- **Action item**
In the entries below, which lines run from the one containing "bits | 283 |" to the one containing "endpoint | 10.41 ns |"? Copy exactly those lines, ends included, and no others.

____________________

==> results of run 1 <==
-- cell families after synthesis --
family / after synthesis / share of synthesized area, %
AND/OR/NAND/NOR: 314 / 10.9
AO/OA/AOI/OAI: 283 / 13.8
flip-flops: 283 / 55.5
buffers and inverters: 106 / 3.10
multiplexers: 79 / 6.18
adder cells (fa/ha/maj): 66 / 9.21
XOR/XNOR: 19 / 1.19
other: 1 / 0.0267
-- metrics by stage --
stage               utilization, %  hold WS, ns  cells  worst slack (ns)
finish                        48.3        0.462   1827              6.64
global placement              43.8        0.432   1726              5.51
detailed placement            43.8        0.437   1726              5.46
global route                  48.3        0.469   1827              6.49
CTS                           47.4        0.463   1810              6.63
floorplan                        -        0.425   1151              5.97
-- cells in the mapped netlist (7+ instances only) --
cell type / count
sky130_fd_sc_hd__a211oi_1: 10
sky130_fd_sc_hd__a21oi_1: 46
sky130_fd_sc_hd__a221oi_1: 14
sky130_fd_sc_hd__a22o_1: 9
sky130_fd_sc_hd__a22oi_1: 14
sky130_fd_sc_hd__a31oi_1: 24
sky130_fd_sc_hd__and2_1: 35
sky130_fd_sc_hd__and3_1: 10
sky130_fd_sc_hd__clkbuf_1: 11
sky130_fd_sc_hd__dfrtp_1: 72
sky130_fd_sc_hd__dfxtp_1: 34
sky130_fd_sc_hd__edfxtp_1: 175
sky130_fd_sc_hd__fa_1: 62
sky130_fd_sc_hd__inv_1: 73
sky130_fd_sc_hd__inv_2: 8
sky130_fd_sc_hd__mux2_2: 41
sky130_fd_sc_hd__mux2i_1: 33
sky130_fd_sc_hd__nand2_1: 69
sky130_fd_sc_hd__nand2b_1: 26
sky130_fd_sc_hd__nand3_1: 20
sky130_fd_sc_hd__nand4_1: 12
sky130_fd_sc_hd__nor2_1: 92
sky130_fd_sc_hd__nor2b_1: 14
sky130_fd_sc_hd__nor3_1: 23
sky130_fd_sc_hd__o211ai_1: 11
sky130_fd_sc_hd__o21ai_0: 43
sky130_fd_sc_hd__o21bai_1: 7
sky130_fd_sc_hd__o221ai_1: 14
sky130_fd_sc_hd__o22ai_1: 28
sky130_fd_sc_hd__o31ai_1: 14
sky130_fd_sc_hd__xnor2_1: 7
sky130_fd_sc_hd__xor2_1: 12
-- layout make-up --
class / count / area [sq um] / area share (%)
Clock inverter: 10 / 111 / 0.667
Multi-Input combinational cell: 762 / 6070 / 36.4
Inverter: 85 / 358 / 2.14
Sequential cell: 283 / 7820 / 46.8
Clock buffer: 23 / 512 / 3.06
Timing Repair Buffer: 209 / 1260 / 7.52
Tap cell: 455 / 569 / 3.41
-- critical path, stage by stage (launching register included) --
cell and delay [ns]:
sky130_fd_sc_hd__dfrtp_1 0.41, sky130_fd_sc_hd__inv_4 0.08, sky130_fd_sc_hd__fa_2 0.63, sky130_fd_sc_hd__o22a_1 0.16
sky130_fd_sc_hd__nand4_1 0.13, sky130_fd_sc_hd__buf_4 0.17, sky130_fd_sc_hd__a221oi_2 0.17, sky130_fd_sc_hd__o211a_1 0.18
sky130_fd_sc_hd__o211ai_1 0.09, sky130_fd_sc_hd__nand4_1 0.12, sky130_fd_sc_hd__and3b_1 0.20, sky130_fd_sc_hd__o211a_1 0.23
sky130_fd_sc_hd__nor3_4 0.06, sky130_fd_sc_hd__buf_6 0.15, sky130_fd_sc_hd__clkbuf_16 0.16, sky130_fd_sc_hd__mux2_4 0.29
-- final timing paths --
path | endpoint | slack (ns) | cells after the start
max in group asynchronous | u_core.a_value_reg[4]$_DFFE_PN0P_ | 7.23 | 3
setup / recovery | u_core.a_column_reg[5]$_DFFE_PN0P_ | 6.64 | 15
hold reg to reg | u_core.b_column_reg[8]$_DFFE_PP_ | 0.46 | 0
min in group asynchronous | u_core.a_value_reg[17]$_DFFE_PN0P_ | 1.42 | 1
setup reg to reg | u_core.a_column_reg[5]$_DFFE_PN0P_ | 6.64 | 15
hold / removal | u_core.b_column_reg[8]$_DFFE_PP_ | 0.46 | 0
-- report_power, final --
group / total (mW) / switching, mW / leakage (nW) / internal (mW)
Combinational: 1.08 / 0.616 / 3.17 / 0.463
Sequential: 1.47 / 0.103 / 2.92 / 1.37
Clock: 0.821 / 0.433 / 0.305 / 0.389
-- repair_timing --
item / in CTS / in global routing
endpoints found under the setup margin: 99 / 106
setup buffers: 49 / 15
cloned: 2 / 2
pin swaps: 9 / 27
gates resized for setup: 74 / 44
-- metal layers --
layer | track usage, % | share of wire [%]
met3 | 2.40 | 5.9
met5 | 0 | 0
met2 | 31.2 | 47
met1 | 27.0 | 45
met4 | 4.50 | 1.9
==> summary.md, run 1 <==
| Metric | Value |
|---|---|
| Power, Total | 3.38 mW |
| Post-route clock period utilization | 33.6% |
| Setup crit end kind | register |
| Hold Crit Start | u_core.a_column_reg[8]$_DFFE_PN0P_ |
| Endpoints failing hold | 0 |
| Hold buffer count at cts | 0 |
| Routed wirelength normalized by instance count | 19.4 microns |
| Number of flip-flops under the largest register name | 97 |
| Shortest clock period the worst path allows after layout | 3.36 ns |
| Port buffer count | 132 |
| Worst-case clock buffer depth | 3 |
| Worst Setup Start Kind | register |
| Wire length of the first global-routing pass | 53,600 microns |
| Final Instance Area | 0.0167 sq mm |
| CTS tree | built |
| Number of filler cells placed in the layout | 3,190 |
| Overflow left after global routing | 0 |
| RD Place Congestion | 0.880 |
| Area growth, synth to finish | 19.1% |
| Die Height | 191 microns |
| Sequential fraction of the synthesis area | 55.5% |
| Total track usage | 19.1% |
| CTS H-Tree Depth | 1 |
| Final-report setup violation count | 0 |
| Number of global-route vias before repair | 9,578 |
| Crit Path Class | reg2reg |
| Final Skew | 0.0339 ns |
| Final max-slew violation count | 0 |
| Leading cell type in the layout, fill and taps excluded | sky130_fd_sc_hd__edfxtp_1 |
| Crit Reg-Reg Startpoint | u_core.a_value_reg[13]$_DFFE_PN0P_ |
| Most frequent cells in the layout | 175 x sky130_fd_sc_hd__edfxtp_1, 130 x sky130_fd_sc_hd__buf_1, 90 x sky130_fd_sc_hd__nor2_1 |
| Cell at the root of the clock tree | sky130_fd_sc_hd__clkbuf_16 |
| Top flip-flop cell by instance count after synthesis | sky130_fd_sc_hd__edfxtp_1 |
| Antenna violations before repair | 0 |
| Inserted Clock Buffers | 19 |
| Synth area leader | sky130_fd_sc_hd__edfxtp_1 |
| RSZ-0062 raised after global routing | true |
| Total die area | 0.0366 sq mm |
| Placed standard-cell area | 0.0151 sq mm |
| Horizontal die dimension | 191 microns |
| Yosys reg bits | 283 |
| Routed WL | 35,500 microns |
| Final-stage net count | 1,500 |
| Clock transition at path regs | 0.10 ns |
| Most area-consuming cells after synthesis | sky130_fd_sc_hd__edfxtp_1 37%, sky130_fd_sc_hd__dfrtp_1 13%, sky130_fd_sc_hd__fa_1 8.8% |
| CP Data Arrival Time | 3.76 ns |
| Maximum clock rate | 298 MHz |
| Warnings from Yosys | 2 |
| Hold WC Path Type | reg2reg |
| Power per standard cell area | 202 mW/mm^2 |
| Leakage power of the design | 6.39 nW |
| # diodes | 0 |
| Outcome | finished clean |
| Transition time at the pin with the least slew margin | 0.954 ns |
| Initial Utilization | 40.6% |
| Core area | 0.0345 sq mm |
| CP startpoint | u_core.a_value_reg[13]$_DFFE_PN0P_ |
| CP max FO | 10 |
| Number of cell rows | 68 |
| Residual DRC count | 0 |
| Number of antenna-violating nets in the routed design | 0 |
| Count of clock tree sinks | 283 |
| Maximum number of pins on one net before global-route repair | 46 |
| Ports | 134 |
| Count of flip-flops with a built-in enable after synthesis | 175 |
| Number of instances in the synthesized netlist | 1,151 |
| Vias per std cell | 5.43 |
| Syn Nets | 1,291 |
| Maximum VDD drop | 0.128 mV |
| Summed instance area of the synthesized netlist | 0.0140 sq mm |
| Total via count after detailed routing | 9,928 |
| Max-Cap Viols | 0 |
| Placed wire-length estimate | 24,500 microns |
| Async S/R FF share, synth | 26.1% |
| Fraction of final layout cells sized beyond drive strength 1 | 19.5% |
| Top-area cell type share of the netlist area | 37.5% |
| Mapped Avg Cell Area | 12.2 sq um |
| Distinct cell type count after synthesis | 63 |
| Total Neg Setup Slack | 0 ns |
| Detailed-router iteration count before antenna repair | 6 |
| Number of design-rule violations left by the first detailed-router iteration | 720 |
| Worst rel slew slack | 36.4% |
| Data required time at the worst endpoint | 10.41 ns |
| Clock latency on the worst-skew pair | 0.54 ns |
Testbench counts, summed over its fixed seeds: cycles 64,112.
Source: an optimization exercise on an open RTL-to-GDS flow (aim: small area, a short achievable clock period and few clock cycles per item). Production flows keep margins and buffers that such runs may drop.
RTL that was checked went through simulation tests only; none was proved equivalent to the original.
Power and IR drop assume default switching activity.

==> ember: inputs <==
==> flow/design.v (excerpt) <==
module compute_core (
    input  logic         clk,
    input  logic         reset,
    input  logic         start,
    input  logic [15:0]  block_id,
    input  logic [7:0]   base_address,
    input  logic [2:0]   num_warps,
    input  logic [3:0]   imem_ready,
    input  logic [127:0] imem_data,
    output logic [3:0]   imem_req_valid,
    output logic [31:0]  imem_req_addr,
    input  logic         dmem_ready,
    output logic         dmem_store_valid,
    output logic [1:0]   dmem_store_warp,
    output logic [31:0]  dmem_store_addr,
    output logic [63:0]  dmem_store_data,
    output logic         done
);
    logic        run;         
    logic        fin;         
    logic        fresh;       
    logic        done_q;
    logic [1:0]  cw;          
    logic [1:0]  lastw;       
    logic [2:0]  nw_q;
    logic [15:0] bid_q;
    logic [7:0]  base_q;
    logic [7:0]  pc;
    logic        idle;        
    logic        go;          
    logic [3:0]  rv;          
    logic [31:0] ra;          
    assign idle = !run && !fin && !done_q;
    assign go = start && idle;
    logic        ir_v;        
    logic        ir_alu;      
    logic        ir_st;       
    logic        ir_first;    
  ...
export LEC_CHECK = 0
export ABC_AREA = 1
export CAP_MARGIN = 20
export CELL_PAD_IN_SITES_DETAIL_PLACEMENT = 1
export CELL_PAD_IN_SITES_GLOBAL_PLACEMENT = 2
export CORE_MARGIN = 2
export CORE_UTILIZATION = 25
export CTS_CLUSTER_DIAMETER = 90
export CTS_CLUSTER_SIZE = 28
export PLACE_DENSITY = 0.5
export SLEW_MARGIN = 20
create_clock -name core_clock -period 13.0 [get_ports {clk}]
standard.sh (not shown) runs the stock make flow with config.mk's settings and CLKGATE_MAP_FILE= SYNTH_SCRIPT=/design/flow/synth_recipe.tcl, a recipe that flattens the netlist after the stock synthesis.
==> flow/flow/run.sh <==
#!/bin/bash
# The standard layout (the standard.sh, unchanged synthesis), with two
# changes to how it is made:
# - the setup repair aims at a shorter period than the SDC's: each
#   repair_timing call works until every path has this much slack left at
#   the SDC's period;
# - the port buffers are buf_2 cells rather than the delay cells buffer_ports
#   picks by default (every port still gets its buffer).
export SETUP_SLACK_MARGIN=8.7
export BUFFER_PORTS_ARGS="-buffer_cell sky130_fd_sc_hd__buf_2"
cp standard.sh standard_sh.log
bash standard.sh > standard.log 2>&1
==> inputs of yarrow, as changes to ember <==
--- a/flow/design.v
+++ b/flow/design.v
@@ -1,6 +1,6 @@
-module mul_tree (input logic [15:0] x, input logic [15:0] m, output logic [31:0] rows);
+module mul_tree (input logic [15:0] x, input logic [15:0] m, output logic [47:0] rows);
     wire bn1 = m[1];
     wire bo2 = m[0] ^ 1'b0;
     wire bt3 = (m[1] & ~m[0] & ~1'b0) | (~m[1] & m[0] & 1'b0);
     wire pp4 = (((x[0] & bo2) | (1'b0 & bt3)) ^ bn1);
     wire pp5 = (((x[1] & bo2) | (x[0] & bt3)) ^ bn1);
@@ -177,40 +177,13 @@
     wire k176 = (s145 & s147) | (s145 & k142) | (s147 & k142);
     wire s177 = s149 ^ s151 ^ k146;
     wire k178 = (s149 & s151) | (s149 & k146) | (s151 & k146);
     wire s179 = s153 ^ s155 ^ k150;
     wire k180 = (s153 & s155) | (s153 & k150) | (s155 & k150);
-    wire s181 = pp6 ^ pp23;
-    wire k182 = pp6 & pp23;
-    wire s183 = pp7 ^ pp24;
-    wire k184 = pp7 & pp24;
-    wire s185 = pp40 ^ bn37 ^ s157;
-    wire k186 = (pp40 & bn37) | (pp40 & s157) | (bn37 & s157);
-    wire s187 = pp41 ^ s159 ^ k158;
-    wire k188 = (pp41 & s159) | (pp41 & k158) | (s159 & k158);
-    wire s189 = s121 ^ s161 ^ k160;
-    wire k190 = (s121 & s161) | (s121 & k160) | (s161 & k160);
-    wire s191 = k122 ^ s163 ^ k162;
-    wire k192 = (k122 & s163) | (k122 & k162) | (s163 & k162);
-    wire s193 = k124 ^ s165 ^ k164;
-    wire k194 = (k124 & s165) | (k124 & k164) | (s165 & k164);
-    wire s195 = k128 ^ s167 ^ k166;
-    wire k196 = (k128 & s167) | (k128 & k166) | (s167 & k166);
-    wire s197 = k132 ^ s169 ^ k168;
-    wire k198 = (k132 & s169) | (k132 & k168) | (s169 & k168);
-    wire s199 = k136 ^ s171 ^ k170;
-    wire k200 = (k136 & s171) | (k136 & k170) | (s171 & k170);
-    wire s201 = k140 ^ s173 ^ k172;
-    wire k202 = (k140 & s173) | (k140 & k172) | (s173 & k172);
-    wire s203 = k144 ^ s175 ^ k174;
-    wire k204 = (k144 & s175) | (k144 & k174) | (s175 & k174);
-    wire s205 = k148 ^ s177 ^ k176;
-    wire k206 = (k148 & s177) | (k148 & k176) | (s177 & k176);
-    wire s207 = k152 ^ s179 ^ k178;
-    wire k208 = (k152 & s179) | (k152 & k178) | (s179 & k178);
-    assign rows[15:0] = {s207, s205, s203, s201, s199, s197, s195, s193, s191, s189, s187, s185, s183, bn20, pp5, pp4};
-    assign rows[31:16] = {k206, k204, k202, k200, k198, k196, k194, k192, k190, k188, k186, k184, k182, s181, 1'b0, bn1};
+    assign rows[15:0] = {k152, k148, k144, k140, k136, k132, k128, k124, k122, s121, pp41, pp40, pp7, pp6, pp5, pp4};
+    assign rows[31:16] = {s179, s177, s175, s173, s171, s169, s167, s165, s163, s161, s159, bn37, pp24, pp23, 1'b0, bn1};
+    assign rows[47:32] = {k178, k176, k174, k172, k170, k168, k166, k164, k162, k160, k158, s157, 1'b0, bn20, 1'b0, 1'b0};
 endmodule
 `timescale 1ns/1ns
 module compute_core (
     input  logic         clk,
     input  logic         reset,
@@ -262,20 +235,19 @@
     logic [63:0] ex1_a, ex1_b;
     logic [31:0] ex1_sa;      
     logic        ex2_alu;
     logic [1:0]  ex2_w;
     logic [3:0]  ex2_rd;
-    logic [127:0] ex2_rows;   
+    logic [191:0] ex2_rows;   
     logic [63:0] fast;        
     logic [63:0] res;
     logic [13*64-1:0] regs;
     logic [12:0]      wr_q;
     logic st_stall, dep, hold;
     assign st_stall = ex1_st && !dmem_ready;
-    assign dep = ir_v && ex1_alu && (ex1_w == ir_w) &&
-                 ((ex1_mul && ((ir_u1 && ex1_rd == ir_rs1) || (ir_u2 && ex1_rd == ir_rs2))) ||
-                  (ir_st && ex1_rd == ir_rs1));
+    assign dep = ir_v && ex1_alu && ex1_mul && (ex1_w == ir_w) &&
+                 ((ir_u1 && ex1_rd == ir_rs1) || (ir_u2 && ex1_rd == ir_rs2));
     assign hold = st_stall || dep;
     logic [1:0]  nw1;
     logic        has_next;
     logic [31:0] fword, nword, iword;
     logic        fvalid, nvalid, accept, f_halt, n_take, ivalid;
@@ -314,11 +286,10 @@
         has_next_n = (cw_n != lastw);
     end
     always_ff @(posedge clk) begin
         if (reset) begin
             rv <= '0;
-            ra <= '0;
         end else if (go) begin
             rv <= {2'b0, num_warps >= 3'd2, num_warps != 3'd0};
             ra <= {4{base_address}};
         end else begin
             for (int k = 0; k < 4; k++) begin
@@ -406,25 +377,24 @@
     assign fwd1 = ex2_alu && (ex2_w == ir_w) && (ex2_rd == ir_rs1);
     assign fwd2 = ex2_alu && (ex2_w == ir_w) && (ex2_rd == ir_rs2);
     function automatic logic [63:0] rd_port(input logic [3:0] idx, input logic [13*64-1:0] r,
                                             input logic [12:0] m, input logic [1:0] w,
                                             input logic [15:0] bid, input logic [2:0] nw,
+                                            input logic ffwd, input logic [63:0] ffv,
                                             input logic fwd, input logic [63:0] fv);
         logic [63:0] v;
         v = '0;
         case (idx)
             4'd15: for (int l = 0; l < 4; l++) v[l*16 +: 16] = {12'd0, w, 2'(l)};
             4'd14: v = {4{bid}};
             4'd13: for (int l = 0; l < 4; l++) v[l*16 +: 16] = {11'd0, nw, 2'd0};
-            default: if (fwd) v = fv; else if (m[idx]) v = r[idx*64 +: 64];
+            default: if (ffwd) v = ffv; else if (fwd) v = fv; else if (m[idx]) v = r[idx*64 +: 64];
         endcase
         rd_port = v;
     endfunction
-    logic [63:0] a_rf;
-    assign a_rf = rd_port(ir_rs1, regs, rmask, ir_w, bid_q, nw_q, fwd1, res);
-    assign a = ffwd1 ? fast : a_rf;
-    assign b = ffwd2 ? fast : rd_port(ir_rs2, regs, rmask, ir_w, bid_q, nw_q, fwd2, res);
+    assign a = rd_port(ir_rs1, regs, rmask, ir_w, bid_q, nw_q, ffwd1, fast, fwd1, res);
+    assign b = rd_port(ir_rs2, regs, rmask, ir_w, bid_q, nw_q, ffwd2, fast, fwd2, res);
     always_ff @(posedge clk) begin
         if (reset || go) begin
             ex1_alu <= 1'b0;
             ex1_st <= 1'b0;
         end else if (!st_stall) begin
@@ -434,11 +404,11 @@
     end
     always_ff @(posedge clk) begin
         if (!st_stall) begin
             ex1_w <= ir_w;
             ex1_b <= b;
-            for (int l = 0; l < 4; l++) ex1_sa[l*8 +: 8] <= a_rf[l*16 +: 8] + ir_imm[7:0];
+            for (int l = 0; l < 4; l++) ex1_sa[l*8 +: 8] <= a[l*16 +: 8] + ir_imm[7:0];
         end
     end
     always_ff @(posedge clk) begin
         ex1_mul <= ir_mul;
         ex1_sub <= ir_sub;
@@ -456,19 +426,19 @@
             wr_q[ex2_rd] <= 1'b1;
         end
     end
     for (genvar l = 0; l < 4; l++) begin : g_lane
         logic [15:0] x, y, c;
-        logic [31:0] rows;
+        logic [47:0] rows;
         assign x = ex1_a[l*16 +: 16];
         assign y = ex1_b[l*16 +: 16];
         assign c = ex1_cb ? (ex1_sub ? ~y : y) : (ex1_ci ? ex1_imm : 16'd0);
         assign fast[l*16 +: 16] = (ex1_m1 ? x : 16'd0) + c + {15'd0, ex1_sub};
         mul_tree u_tree (.x(x), .m(y), .rows(rows));
         always_ff @(posedge clk)
-            ex2_rows[l*32 +: 32] <= ex1_mul ? rows : {16'd0, fast[l*16 +: 16]};
-        assign res[l*16 +: 16] = ex2_rows[l*32 +: 16] + ex2_rows[l*32 + 16 +: 16];
+            ex2_rows[l*48 +: 48] <= ex1_mul ? rows : {32'd0, fast[l*16 +: 16]};
+        assign res[l*16 +: 16] = ex2_rows[l*48 +: 16] + ex2_rows[l*48 + 16 +: 16] + ex2_rows[l*48 + 32 +: 16];
     end
     always_ff @(posedge clk) begin
         if (reset || go) ex2_alu <= 1'b0;
         else ex2_alu <= ex1_alu;
         ex2_w <= ex1_w;
==> flow/flow/run.sh (replaced) <==
#!/bin/bash
# The standard layout (the standard.sh, unchanged synthesis), with the
# setup repair aimed at a shorter period than the SDC's: each repair_timing
# call works until every path has this much slack left at the SDC's period.
export SETUP_SLACK_MARGIN=8.7
cp standard.sh standard_sh.log
bash standard.sh > standard.log 2>&1
==> flow/config.mk (replaced) <==
export PLATFORM = sky130hd
export DESIGN_NAME = compute_core
export DESIGN_NICKNAME = compute_core
export VERILOG_FILES = /design/flow/design.v
export SDC_FILE = /design/flow/constraint.sdc
export NUM_CORES = 4
export LEC_CHECK = 0
export CAP_MARGIN = 20
export CELL_PAD_IN_SITES_DETAIL_PLACEMENT = 1
export CELL_PAD_IN_SITES_GLOBAL_PLACEMENT = 2
export CORE_MARGIN = 2
export CORE_UTILIZATION = 25
export CTS_CLUSTER_DIAMETER = 100
export CTS_CLUSTER_SIZE = 30
export PLACE_DENSITY = 0.5
export SLEW_MARGIN = 20
==> inputs of indigo, as changes to ember <==
--- a/flow/design.v
+++ b/flow/design.v
@@ -269,13 +269,12 @@
     logic [63:0] res;
     logic [13*64-1:0] regs;
     logic [12:0]      wr_q;
     logic st_stall, dep, hold;
     assign st_stall = ex1_st && !dmem_ready;
-    assign dep = ir_v && ex1_alu && (ex1_w == ir_w) &&
-                 ((ex1_mul && ((ir_u1 && ex1_rd == ir_rs1) || (ir_u2 && ex1_rd == ir_rs2))) ||
-                  (ir_st && ex1_rd == ir_rs1));
+    assign dep = ir_v && ex1_alu && ex1_mul && (ex1_w == ir_w) &&
+                 ((ir_u1 && ex1_rd == ir_rs1) || (ir_u2 && ex1_rd == ir_rs2));
     assign hold = st_stall || dep;
     logic [1:0]  nw1;
     logic        has_next;
     logic [31:0] fword, nword, iword;
     logic        fvalid, nvalid, accept, f_halt, n_take, ivalid;
@@ -314,11 +313,10 @@
         has_next_n = (cw_n != lastw);
     end
     always_ff @(posedge clk) begin
         if (reset) begin
             rv <= '0;
-            ra <= '0;
         end else if (go) begin
             rv <= {2'b0, num_warps >= 3'd2, num_warps != 3'd0};
             ra <= {4{base_address}};
         end else begin
             for (int k = 0; k < 4; k++) begin
@@ -406,25 +404,24 @@
     assign fwd1 = ex2_alu && (ex2_w == ir_w) && (ex2_rd == ir_rs1);
     assign fwd2 = ex2_alu && (ex2_w == ir_w) && (ex2_rd == ir_rs2);
     function automatic logic [63:0] rd_port(input logic [3:0] idx, input logic [13*64-1:0] r,
                                             input logic [12:0] m, input logic [1:0] w,
                                             input logic [15:0] bid, input logic [2:0] nw,
+                                            input logic ffwd, input logic [63:0] ffv,
                                             input logic fwd, input logic [63:0] fv);
         logic [63:0] v;
         v = '0;
         case (idx)
             4'd15: for (int l = 0; l < 4; l++) v[l*16 +: 16] = {12'd0, w, 2'(l)};
             4'd14: v = {4{bid}};
             4'd13: for (int l = 0; l < 4; l++) v[l*16 +: 16] = {11'd0, nw, 2'd0};
-            default: if (fwd) v = fv; else if (m[idx]) v = r[idx*64 +: 64];
+            default: if (ffwd) v = ffv; else if (fwd) v = fv; else if (m[idx]) v = r[idx*64 +: 64];
         endcase
         rd_port = v;
     endfunction
-    logic [63:0] a_rf;
-    assign a_rf = rd_port(ir_rs1, regs, rmask, ir_w, bid_q, nw_q, fwd1, res);
-    assign a = ffwd1 ? fast : a_rf;
-    assign b = ffwd2 ? fast : rd_port(ir_rs2, regs, rmask, ir_w, bid_q, nw_q, fwd2, res);
+    assign a = rd_port(ir_rs1, regs, rmask, ir_w, bid_q, nw_q, ffwd1, fast, fwd1, res);
+    assign b = rd_port(ir_rs2, regs, rmask, ir_w, bid_q, nw_q, ffwd2, fast, fwd2, res);
     always_ff @(posedge clk) begin
         if (reset || go) begin
             ex1_alu <= 1'b0;
             ex1_st <= 1'b0;
         end else if (!st_stall) begin
@@ -434,11 +431,11 @@
     end
     always_ff @(posedge clk) begin
         if (!st_stall) begin
             ex1_w <= ir_w;
             ex1_b <= b;
-            for (int l = 0; l < 4; l++) ex1_sa[l*8 +: 8] <= a_rf[l*16 +: 8] + ir_imm[7:0];
+            for (int l = 0; l < 4; l++) ex1_sa[l*8 +: 8] <= a[l*16 +: 8] + ir_imm[7:0];
         end
     end
     always_ff @(posedge clk) begin
         ex1_mul <= ir_mul;
         ex1_sub <= ir_sub;
--- a/flow/config.mk
+++ b/flow/config.mk
@@ -9,9 +9,9 @@
 export CAP_MARGIN = 20
 export CELL_PAD_IN_SITES_DETAIL_PLACEMENT = 1
 export CELL_PAD_IN_SITES_GLOBAL_PLACEMENT = 2
 export CORE_MARGIN = 2
 export CORE_UTILIZATION = 25
-export CTS_CLUSTER_DIAMETER = 90
-export CTS_CLUSTER_SIZE = 28
+export CTS_CLUSTER_DIAMETER = 80
+export CTS_CLUSTER_SIZE = 24
 export PLACE_DENSITY = 0.5
 export SLEW_MARGIN = 20
==> notes <==
- Between indigo and yarrow, the lower setup slack is in indigo (gap 240 ps).
- Critical path depth: yarrow is higher than ember (18).
- Between ember and yarrow, the lower total power is in yarrow (gap 28%, measured against yarrow).
- Area after synthesis: yarrow > indigo > ember.
Testbench counts of ember, summed over its fixed seeds: cycles 18,350, kernels 192.
No functional check of the RTL was part of yarrow and indigo.

==> re-timing with driven ports <==
The results above use ideal ports. As a check the final layouts listed here were re-extracted and re-timed, cells and wires unchanged. Step 1, drivers: a clkbuf_16 drives clk and a buf_2 each remaining input, both assumed. Step 2 adds t to the input delays and takes it off the output delays; t is the mean of the earliest and latest rising clock arrival at the registers after step 1. Input paths then give back, and output paths get back, about the clock's delay inside the block. Slacks: ideal / step 1 / step 2; pairs: ideal / step 1.
run | shift t [ns] | slack for setup (ns) | latest minus earliest clock arrival (ns)
ember | 0.891 | 8.584 / 8.475 / 8.072 | 0.066 / 0.065
yarrow | 0.846 | 8.704 / 8.641 / 7.950 | 0.057 / 0.056
indigo | 1.009 | 8.462 / 8.353 / 8.011 | 0.098 / 0.098
After both steps every run listed still meets setup and hold. For yarrow, which loses most, drivers alone change the setup slack by -0.063 ns; drivers and shift together by -0.754 ns.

____________________

- **Problem solution**
| Yosys reg bits | 283 |
| Routed WL | 35,500 microns |
| Final-stage net count | 1,500 |
| Clock transition at path regs | 0.10 ns |
| Most area-consuming cells after synthesis | sky130_fd_sc_hd__edfxtp_1 37%, sky130_fd_sc_hd__dfrtp_1 13%, sky130_fd_sc_hd__fa_1 8.8% |
| CP Data Arrival Time | 3.76 ns |
| Maximum clock rate | 298 MHz |
| Warnings from Yosys | 2 |
| Hold WC Path Type | reg2reg |
| Power per standard cell area | 202 mW/mm^2 |
| Leakage power of the design | 6.39 nW |
| # diodes | 0 |
| Outcome | finished clean |
| Transition time at the pin with the least slew margin | 0.954 ns |
| Initial Utilization | 40.6% |
| Core area | 0.0345 sq mm |
| CP startpoint | u_core.a_value_reg[13]$_DFFE_PN0P_ |
| CP max FO | 10 |
| Number of cell rows | 68 |
| Residual DRC count | 0 |
| Number of antenna-violating nets in the routed design | 0 |
| Count of clock tree sinks | 283 |
| Maximum number of pins on one net before global-route repair | 46 |
| Ports | 134 |
| Count of flip-flops with a built-in enable after synthesis | 175 |
| Number of instances in the synthesized netlist | 1,151 |
| Vias per std cell | 5.43 |
| Syn Nets | 1,291 |
| Maximum VDD drop | 0.128 mV |
| Summed instance area of the synthesized netlist | 0.0140 sq mm |
| Total via count after detailed routing | 9,928 |
| Max-Cap Viols | 0 |
| Placed wire-length estimate | 24,500 microns |
| Async S/R FF share, synth | 26.1% |
| Fraction of final layout cells sized beyond drive strength 1 | 19.5% |
| Top-area cell type share of the netlist area | 37.5% |
| Mapped Avg Cell Area | 12.2 sq um |
| Distinct cell type count after synthesis | 63 |
| Total Neg Setup Slack | 0 ns |
| Detailed-router iteration count before antenna repair | 6 |
| Number of design-rule violations left by the first detailed-router iteration | 720 |
| Worst rel slew slack | 36.4% |
| Data required time at the worst endpoint | 10.41 ns |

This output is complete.